PROBLEM TO WORK ON
Below are entries; output exactly the lines from the one with "(start not counted)" to the one with "bitcnt | 6 |", both included, and nothing else.

*** Begin section ***

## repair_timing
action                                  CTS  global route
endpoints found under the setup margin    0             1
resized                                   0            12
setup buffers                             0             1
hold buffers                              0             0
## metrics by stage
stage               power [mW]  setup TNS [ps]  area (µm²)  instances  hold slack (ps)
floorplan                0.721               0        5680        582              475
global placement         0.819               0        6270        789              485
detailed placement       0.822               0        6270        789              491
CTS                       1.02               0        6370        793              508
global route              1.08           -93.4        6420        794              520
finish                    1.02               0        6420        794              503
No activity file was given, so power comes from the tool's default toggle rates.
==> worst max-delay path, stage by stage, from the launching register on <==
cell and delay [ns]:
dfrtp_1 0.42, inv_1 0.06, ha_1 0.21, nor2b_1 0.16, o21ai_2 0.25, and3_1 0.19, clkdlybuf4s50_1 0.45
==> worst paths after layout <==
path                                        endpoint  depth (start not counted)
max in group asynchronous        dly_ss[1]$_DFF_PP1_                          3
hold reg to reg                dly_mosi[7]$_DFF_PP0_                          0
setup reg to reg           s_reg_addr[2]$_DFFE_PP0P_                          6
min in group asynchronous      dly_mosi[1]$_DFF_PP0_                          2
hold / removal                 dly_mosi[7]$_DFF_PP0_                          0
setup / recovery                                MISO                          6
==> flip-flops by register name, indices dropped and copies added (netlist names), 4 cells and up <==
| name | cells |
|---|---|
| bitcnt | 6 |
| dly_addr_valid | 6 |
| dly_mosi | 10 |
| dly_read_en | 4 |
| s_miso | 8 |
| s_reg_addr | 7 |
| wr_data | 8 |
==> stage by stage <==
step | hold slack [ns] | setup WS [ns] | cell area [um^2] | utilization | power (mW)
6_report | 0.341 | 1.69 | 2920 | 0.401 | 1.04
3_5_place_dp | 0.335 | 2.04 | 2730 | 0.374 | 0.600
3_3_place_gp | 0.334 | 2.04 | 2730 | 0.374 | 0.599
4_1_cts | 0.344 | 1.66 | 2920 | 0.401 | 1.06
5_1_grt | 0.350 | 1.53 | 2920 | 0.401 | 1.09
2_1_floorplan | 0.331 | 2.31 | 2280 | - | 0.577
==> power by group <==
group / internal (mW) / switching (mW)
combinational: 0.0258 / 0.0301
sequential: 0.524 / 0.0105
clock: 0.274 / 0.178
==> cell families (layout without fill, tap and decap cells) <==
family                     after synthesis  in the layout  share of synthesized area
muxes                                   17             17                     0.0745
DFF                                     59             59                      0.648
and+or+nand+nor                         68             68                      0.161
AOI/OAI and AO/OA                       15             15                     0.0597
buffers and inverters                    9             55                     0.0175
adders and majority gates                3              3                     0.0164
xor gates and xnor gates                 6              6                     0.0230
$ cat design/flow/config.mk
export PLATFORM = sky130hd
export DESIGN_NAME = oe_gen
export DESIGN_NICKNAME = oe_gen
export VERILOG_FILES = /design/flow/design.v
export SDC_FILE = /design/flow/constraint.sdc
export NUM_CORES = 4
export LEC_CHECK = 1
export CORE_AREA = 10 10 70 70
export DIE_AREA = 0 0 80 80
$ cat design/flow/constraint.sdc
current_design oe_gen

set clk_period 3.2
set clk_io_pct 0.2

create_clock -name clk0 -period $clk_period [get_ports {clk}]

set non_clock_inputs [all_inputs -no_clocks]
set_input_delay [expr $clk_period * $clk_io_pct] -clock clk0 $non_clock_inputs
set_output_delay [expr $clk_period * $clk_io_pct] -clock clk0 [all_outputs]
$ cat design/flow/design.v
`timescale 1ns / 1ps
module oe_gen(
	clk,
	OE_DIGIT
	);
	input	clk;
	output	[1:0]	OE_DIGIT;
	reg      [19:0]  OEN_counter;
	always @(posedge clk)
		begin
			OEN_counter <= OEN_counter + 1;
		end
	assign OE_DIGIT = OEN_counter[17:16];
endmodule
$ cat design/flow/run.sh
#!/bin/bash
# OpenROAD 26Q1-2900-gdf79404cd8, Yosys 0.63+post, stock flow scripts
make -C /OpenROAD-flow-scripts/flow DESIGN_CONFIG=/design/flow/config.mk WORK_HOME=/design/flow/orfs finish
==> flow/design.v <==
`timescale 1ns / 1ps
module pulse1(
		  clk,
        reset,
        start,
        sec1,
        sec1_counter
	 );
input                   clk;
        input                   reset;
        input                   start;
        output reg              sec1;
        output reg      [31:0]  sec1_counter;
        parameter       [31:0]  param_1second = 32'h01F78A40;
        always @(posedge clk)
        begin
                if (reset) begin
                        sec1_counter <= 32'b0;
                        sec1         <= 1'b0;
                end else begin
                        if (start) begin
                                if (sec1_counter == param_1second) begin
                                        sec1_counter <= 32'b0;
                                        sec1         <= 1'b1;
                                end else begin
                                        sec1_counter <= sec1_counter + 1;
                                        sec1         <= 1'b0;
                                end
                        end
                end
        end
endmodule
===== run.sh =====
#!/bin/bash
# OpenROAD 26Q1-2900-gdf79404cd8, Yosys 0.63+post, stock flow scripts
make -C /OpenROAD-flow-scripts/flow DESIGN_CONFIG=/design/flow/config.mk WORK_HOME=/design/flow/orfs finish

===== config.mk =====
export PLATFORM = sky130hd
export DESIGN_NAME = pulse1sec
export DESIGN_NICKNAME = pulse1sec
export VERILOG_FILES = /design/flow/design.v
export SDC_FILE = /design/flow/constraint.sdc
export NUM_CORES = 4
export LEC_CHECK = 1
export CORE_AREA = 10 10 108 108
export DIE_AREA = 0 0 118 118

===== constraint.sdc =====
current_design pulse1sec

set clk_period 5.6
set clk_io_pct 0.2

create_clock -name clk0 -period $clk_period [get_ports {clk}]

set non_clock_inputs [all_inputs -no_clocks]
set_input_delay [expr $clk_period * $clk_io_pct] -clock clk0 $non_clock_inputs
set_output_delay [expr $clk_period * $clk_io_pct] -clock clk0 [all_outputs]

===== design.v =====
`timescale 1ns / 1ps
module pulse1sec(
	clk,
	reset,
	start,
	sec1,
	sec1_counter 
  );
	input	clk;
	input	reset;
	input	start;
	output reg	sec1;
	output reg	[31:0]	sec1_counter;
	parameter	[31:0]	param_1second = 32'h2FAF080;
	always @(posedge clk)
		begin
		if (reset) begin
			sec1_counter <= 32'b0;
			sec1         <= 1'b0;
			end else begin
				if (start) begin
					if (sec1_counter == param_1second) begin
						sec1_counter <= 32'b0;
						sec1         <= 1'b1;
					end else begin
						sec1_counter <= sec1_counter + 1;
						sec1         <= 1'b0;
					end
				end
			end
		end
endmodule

*** End section ***

SOLUTION TO THE EXERCISE
path                                        endpoint  depth (start not counted)
max in group asynchronous        dly_ss[1]$_DFF_PP1_                          3
hold reg to reg                dly_mosi[7]$_DFF_PP0_                          0
setup reg to reg           s_reg_addr[2]$_DFFE_PP0P_                          6
min in group asynchronous      dly_mosi[1]$_DFF_PP0_                          2
hold / removal                 dly_mosi[7]$_DFF_PP0_                          0
setup / recovery                                MISO                          6
==> flip-flops by register name, indices dropped and copies added (netlist names), 4 cells and up <==
| name | cells |
|---|---|
| bitcnt | 6 |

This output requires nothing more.